→ Provided entries
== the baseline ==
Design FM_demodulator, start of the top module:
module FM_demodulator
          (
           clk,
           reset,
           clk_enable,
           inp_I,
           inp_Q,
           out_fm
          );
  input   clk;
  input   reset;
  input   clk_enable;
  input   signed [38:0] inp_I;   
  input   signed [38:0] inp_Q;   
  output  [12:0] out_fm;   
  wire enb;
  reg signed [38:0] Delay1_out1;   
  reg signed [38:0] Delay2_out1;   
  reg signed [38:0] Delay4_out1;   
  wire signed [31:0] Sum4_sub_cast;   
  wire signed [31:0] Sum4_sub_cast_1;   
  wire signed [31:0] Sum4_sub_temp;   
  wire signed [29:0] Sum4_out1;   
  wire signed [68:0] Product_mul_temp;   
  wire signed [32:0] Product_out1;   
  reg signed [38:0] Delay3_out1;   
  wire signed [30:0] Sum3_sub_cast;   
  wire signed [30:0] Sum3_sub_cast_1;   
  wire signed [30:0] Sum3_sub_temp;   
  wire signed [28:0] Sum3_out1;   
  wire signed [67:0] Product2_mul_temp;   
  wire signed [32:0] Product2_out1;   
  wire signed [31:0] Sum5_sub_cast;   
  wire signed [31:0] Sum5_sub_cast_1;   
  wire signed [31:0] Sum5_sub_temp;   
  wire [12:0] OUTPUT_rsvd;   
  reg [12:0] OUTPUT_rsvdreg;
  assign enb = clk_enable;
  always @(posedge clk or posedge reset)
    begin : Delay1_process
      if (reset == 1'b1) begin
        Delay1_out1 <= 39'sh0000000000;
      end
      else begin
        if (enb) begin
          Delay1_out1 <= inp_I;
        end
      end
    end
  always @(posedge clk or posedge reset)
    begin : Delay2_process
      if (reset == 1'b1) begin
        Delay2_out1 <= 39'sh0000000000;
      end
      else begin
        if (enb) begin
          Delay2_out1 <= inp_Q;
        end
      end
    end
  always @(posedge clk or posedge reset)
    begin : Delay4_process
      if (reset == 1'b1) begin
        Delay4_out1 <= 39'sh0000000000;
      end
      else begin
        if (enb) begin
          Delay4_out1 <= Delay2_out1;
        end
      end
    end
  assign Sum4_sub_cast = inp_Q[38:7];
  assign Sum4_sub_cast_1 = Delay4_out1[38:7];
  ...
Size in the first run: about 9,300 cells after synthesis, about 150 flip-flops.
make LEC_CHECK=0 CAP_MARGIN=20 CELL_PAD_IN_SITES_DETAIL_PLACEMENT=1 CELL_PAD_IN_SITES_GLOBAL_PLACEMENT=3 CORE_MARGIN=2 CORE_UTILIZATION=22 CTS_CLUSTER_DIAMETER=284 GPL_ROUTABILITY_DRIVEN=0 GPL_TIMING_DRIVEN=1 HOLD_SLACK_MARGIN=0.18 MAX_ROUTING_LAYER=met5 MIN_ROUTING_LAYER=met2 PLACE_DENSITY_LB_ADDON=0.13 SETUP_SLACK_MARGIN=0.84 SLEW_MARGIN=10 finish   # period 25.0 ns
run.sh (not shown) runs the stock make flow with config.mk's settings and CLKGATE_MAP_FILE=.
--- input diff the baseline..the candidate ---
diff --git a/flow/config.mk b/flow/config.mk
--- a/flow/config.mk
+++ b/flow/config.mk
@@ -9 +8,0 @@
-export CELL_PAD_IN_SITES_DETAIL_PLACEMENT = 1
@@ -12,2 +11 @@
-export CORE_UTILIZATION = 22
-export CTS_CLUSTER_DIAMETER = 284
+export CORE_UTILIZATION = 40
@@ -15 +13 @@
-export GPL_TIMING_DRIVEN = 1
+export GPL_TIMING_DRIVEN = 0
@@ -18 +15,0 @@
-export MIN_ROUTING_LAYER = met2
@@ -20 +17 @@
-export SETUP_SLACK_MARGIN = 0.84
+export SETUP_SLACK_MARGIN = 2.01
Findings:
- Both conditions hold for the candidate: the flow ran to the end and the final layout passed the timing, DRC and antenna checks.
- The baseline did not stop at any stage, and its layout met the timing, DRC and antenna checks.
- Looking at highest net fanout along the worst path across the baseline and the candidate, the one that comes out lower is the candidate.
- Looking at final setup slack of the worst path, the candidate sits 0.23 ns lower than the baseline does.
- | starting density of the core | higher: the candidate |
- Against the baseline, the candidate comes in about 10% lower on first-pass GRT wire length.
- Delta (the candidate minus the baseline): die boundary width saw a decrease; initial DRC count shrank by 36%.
==
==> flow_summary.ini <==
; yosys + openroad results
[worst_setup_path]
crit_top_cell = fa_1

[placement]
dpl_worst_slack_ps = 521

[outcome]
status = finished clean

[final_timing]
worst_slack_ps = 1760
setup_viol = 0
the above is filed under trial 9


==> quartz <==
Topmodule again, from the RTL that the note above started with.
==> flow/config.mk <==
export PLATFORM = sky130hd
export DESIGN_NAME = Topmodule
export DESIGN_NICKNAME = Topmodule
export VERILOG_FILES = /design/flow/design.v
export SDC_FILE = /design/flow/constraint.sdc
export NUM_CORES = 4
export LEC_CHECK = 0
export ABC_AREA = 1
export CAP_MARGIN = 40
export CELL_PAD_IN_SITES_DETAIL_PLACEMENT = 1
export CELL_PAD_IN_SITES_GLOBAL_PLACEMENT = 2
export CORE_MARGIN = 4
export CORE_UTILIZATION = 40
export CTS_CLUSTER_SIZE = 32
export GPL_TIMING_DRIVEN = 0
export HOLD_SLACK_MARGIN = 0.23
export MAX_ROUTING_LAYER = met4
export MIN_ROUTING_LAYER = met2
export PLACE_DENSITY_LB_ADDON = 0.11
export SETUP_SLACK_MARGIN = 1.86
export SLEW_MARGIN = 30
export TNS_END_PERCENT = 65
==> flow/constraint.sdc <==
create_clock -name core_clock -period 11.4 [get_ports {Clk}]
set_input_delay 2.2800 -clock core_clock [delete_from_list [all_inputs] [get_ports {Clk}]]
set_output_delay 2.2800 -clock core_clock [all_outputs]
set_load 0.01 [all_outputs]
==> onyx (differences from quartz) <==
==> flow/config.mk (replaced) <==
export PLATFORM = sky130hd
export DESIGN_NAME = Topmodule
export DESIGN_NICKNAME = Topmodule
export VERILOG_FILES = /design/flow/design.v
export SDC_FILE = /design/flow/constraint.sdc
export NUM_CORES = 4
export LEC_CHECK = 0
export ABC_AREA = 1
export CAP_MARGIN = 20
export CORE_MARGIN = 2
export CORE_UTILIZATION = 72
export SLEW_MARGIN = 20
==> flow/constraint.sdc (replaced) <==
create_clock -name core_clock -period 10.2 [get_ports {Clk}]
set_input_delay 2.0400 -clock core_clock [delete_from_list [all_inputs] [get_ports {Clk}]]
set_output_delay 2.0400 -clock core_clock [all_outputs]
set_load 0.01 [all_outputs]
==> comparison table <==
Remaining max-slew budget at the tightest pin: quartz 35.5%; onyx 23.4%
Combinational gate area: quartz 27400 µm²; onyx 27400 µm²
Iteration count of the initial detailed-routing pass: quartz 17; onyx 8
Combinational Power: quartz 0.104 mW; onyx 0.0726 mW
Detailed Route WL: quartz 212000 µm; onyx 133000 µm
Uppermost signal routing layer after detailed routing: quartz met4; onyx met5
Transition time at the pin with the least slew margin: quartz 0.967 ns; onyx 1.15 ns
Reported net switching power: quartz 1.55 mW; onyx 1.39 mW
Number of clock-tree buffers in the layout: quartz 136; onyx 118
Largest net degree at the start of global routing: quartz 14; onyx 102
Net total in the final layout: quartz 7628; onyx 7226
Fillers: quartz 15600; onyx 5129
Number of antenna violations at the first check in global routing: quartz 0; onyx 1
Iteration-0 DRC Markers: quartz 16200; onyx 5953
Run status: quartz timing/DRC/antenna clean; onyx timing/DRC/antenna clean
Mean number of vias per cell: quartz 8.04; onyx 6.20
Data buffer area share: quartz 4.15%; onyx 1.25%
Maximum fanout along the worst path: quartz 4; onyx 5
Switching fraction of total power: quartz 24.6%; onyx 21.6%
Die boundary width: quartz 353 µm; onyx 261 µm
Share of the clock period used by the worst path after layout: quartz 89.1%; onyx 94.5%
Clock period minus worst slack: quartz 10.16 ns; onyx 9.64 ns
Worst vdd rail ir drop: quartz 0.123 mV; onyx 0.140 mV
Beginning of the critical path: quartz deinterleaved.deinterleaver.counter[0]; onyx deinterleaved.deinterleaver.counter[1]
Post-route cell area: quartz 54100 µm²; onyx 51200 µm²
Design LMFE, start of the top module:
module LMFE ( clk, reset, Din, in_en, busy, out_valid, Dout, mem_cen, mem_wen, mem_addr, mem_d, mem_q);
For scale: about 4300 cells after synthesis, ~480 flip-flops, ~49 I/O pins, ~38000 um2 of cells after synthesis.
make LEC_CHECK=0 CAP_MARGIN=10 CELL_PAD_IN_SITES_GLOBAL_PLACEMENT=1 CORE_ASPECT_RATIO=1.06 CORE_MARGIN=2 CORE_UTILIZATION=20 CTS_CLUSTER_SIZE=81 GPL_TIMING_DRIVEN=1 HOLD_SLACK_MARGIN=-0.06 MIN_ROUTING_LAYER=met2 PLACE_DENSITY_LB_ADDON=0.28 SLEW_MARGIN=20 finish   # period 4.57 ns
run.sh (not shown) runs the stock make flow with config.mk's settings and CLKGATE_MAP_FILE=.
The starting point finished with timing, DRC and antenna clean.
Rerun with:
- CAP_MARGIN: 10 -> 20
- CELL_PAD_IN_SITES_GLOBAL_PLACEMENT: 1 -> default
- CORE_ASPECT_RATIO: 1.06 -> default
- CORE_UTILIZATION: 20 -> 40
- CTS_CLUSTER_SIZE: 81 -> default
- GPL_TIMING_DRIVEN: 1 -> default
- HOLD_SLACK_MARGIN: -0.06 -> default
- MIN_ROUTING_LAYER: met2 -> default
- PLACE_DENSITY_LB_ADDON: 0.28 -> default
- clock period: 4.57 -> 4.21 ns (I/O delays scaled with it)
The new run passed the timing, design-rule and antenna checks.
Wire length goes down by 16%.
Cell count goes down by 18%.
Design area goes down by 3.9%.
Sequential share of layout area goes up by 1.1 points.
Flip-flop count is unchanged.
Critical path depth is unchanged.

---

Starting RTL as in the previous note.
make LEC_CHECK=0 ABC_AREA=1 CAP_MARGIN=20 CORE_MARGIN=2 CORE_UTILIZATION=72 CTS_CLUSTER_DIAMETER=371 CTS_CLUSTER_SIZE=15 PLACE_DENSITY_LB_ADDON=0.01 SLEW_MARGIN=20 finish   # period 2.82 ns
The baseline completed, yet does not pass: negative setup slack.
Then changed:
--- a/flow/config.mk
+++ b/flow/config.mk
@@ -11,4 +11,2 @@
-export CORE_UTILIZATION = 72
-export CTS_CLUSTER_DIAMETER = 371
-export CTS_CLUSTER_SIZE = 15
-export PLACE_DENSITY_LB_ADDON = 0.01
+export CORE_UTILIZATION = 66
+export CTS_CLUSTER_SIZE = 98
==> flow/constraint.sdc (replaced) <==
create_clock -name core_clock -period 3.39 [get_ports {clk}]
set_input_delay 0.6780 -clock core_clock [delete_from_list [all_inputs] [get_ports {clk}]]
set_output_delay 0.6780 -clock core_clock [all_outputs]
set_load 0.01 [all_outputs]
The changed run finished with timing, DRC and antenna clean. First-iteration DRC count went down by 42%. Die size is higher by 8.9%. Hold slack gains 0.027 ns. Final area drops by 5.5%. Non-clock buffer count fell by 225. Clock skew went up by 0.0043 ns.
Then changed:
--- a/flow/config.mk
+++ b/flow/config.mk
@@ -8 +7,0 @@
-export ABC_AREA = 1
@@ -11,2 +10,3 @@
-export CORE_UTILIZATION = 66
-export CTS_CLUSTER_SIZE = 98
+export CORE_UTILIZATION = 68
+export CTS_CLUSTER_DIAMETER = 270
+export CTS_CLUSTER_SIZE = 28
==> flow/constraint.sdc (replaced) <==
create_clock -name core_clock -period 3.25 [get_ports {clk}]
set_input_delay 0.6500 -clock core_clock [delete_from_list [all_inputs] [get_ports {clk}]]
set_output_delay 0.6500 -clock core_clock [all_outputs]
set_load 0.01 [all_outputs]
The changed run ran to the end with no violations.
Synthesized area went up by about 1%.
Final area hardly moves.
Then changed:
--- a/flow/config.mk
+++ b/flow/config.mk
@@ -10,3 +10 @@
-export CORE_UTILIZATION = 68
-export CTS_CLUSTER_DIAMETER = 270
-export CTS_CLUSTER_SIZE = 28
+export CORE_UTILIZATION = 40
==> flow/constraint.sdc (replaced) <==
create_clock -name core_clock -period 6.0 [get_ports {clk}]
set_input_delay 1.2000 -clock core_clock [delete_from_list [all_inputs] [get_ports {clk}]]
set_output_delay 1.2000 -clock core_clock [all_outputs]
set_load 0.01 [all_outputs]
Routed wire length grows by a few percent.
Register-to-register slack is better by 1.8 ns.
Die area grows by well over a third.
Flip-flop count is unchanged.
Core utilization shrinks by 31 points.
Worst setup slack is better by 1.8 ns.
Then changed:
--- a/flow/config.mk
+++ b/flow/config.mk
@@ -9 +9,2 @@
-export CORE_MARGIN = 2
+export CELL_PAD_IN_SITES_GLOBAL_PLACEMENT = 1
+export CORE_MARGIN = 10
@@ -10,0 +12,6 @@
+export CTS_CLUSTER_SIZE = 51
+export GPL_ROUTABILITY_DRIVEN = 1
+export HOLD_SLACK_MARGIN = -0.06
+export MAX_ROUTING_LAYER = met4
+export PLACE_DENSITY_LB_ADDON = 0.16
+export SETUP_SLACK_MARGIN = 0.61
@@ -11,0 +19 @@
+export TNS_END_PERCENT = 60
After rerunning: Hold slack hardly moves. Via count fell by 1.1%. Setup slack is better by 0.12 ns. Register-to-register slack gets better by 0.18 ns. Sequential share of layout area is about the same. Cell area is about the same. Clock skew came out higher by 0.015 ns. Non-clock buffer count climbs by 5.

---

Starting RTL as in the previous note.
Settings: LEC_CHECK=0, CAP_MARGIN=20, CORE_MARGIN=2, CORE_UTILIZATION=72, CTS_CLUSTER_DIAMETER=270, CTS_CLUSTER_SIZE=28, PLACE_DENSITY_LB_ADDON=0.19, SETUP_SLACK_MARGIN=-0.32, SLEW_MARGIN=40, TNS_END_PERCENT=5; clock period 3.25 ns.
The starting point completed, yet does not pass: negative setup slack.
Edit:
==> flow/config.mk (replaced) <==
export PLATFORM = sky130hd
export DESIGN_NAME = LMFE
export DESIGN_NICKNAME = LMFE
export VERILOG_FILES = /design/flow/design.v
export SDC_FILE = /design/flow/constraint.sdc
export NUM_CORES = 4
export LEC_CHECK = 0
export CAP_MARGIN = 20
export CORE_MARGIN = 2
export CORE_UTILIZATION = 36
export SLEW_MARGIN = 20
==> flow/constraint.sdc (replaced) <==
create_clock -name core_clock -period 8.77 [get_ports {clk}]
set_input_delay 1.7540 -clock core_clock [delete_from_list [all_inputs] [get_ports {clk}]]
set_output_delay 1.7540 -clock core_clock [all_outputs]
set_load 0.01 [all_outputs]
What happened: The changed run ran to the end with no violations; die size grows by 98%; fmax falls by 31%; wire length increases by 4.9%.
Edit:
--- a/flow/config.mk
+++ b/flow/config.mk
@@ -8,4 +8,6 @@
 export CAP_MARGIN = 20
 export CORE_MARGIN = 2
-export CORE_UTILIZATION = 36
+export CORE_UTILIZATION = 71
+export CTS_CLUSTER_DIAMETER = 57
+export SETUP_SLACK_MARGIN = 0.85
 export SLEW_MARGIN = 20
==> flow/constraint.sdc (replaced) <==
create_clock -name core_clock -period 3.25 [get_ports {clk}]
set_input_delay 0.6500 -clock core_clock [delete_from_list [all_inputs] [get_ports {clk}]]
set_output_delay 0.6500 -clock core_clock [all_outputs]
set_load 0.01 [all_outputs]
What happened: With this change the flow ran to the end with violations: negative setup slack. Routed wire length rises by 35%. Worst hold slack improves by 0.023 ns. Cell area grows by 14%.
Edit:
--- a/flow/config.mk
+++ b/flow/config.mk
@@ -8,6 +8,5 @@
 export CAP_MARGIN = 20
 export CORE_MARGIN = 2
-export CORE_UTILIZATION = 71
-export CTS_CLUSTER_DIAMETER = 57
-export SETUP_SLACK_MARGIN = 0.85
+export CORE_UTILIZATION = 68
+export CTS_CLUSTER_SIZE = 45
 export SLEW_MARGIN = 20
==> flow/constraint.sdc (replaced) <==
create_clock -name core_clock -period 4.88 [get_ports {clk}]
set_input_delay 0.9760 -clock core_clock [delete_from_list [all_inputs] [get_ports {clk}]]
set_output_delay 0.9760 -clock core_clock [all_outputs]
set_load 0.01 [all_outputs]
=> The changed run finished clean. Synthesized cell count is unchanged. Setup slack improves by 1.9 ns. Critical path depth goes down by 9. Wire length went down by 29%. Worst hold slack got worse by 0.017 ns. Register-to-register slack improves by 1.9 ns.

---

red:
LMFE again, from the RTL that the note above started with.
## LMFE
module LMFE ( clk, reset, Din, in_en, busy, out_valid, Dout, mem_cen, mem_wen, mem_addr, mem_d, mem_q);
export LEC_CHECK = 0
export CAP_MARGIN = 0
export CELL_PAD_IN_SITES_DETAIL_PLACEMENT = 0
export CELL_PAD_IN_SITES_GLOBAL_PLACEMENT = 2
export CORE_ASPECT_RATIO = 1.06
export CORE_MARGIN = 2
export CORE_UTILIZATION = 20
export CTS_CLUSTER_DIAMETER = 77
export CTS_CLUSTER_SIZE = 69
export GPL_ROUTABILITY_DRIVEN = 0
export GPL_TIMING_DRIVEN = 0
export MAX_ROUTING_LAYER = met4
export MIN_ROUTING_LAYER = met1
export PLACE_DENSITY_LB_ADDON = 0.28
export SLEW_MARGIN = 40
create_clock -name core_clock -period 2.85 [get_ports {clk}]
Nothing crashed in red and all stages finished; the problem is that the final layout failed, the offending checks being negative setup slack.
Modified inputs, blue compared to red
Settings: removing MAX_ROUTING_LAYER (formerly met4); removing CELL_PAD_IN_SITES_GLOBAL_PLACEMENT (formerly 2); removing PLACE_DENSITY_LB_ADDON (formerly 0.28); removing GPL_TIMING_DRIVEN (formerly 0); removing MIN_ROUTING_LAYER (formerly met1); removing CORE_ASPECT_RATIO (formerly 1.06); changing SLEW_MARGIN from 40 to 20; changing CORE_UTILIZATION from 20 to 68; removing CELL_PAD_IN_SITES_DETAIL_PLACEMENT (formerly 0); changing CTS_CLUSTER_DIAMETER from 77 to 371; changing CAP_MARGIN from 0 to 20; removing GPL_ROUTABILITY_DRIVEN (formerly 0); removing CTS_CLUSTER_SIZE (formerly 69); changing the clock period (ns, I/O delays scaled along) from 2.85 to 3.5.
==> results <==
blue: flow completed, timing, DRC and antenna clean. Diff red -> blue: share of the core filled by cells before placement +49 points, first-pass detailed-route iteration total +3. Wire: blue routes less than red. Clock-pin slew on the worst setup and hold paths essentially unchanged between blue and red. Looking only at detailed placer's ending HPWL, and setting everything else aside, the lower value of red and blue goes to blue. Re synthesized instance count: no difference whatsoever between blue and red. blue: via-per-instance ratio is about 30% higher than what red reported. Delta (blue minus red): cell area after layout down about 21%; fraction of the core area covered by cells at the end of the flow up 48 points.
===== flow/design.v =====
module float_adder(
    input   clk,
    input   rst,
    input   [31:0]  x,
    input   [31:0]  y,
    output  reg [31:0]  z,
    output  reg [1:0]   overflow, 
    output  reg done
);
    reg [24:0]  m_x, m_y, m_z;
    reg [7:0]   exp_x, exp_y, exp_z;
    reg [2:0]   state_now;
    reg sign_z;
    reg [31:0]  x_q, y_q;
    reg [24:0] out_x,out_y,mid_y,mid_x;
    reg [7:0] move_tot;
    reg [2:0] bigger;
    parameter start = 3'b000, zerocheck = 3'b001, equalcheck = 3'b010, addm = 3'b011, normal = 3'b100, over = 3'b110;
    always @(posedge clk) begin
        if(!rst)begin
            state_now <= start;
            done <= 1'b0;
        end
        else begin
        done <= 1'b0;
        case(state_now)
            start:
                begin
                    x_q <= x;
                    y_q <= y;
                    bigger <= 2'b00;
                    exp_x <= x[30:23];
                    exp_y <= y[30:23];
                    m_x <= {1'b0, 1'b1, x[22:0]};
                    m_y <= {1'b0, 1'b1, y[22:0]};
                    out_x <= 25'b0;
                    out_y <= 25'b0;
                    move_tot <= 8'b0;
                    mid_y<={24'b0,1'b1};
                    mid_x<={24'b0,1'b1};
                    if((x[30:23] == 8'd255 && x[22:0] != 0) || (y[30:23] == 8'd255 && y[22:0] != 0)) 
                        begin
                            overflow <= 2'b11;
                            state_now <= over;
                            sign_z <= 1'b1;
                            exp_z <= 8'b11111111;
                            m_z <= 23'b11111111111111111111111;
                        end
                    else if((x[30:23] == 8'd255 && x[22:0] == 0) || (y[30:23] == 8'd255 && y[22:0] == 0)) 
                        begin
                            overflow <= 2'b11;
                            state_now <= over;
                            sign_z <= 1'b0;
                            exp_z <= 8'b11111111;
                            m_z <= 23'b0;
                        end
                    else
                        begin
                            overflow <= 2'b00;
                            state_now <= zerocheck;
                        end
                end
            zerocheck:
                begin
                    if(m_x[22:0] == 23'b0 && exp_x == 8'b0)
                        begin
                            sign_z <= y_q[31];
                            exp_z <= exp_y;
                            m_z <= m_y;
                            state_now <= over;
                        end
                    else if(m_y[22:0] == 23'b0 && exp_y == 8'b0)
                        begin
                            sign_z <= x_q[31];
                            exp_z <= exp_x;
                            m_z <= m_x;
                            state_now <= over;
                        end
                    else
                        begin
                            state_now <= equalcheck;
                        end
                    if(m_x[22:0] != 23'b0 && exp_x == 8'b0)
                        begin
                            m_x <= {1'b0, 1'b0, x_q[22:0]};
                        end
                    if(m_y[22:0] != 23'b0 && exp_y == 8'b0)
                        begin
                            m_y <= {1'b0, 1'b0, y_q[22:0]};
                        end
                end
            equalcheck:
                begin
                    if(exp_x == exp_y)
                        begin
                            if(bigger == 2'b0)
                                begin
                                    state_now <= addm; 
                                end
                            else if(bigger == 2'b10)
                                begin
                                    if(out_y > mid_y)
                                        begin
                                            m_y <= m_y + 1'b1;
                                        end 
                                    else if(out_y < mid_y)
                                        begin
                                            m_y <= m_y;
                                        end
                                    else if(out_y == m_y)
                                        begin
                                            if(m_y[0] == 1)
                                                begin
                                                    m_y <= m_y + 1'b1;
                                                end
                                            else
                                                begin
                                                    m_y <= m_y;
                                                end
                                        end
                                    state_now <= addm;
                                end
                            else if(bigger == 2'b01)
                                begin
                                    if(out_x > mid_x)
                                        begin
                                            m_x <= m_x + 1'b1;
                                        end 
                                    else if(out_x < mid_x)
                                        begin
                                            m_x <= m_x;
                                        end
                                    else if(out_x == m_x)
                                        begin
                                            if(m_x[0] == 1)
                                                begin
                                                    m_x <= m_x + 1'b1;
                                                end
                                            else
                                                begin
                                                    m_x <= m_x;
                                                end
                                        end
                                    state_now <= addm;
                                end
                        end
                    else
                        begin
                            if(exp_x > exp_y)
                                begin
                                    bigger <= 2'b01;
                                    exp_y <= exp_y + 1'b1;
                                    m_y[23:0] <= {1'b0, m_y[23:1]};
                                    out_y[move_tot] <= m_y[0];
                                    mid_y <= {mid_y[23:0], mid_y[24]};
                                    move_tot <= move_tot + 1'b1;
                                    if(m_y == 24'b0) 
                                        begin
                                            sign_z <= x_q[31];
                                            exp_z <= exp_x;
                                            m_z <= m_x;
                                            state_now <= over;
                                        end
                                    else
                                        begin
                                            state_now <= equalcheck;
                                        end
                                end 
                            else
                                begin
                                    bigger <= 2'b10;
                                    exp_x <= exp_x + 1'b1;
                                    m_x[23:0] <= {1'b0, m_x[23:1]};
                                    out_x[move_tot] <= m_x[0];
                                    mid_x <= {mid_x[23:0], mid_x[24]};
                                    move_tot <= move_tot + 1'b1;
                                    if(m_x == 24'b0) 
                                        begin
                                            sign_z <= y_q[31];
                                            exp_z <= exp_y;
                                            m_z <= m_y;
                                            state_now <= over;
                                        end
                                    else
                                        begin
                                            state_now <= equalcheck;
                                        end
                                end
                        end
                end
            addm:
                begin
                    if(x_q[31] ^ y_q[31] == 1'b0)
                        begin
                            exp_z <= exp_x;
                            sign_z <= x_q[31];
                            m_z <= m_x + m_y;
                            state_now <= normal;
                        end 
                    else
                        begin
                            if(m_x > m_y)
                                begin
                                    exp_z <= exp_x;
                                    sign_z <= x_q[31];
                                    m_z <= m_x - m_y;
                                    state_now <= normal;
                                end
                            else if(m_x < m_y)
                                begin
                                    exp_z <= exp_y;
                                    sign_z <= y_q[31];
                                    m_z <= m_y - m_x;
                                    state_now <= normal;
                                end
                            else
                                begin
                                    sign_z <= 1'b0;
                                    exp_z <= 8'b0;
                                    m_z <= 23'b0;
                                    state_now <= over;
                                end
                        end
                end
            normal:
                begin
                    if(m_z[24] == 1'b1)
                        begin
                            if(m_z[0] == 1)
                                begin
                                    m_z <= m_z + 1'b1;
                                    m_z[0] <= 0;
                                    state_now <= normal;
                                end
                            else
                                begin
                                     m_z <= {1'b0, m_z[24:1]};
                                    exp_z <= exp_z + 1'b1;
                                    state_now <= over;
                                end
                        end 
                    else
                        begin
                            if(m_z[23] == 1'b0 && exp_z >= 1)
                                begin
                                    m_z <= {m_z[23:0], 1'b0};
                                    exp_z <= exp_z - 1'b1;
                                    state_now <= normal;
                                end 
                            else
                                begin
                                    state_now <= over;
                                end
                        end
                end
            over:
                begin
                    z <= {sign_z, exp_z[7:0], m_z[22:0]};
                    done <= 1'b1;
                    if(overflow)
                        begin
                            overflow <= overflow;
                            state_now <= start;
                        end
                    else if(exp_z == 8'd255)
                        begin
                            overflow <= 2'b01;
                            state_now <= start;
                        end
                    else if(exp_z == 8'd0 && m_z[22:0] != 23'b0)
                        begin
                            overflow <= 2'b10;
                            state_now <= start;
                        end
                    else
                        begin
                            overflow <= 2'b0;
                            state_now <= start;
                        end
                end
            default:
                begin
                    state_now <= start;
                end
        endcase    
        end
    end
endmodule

→ Your instructions
Every line above that holds "status" should be copied out.

→ Response area
status = finished clean
Run status: quartz timing/DRC/antenna clean; onyx timing/DRC/antenna clean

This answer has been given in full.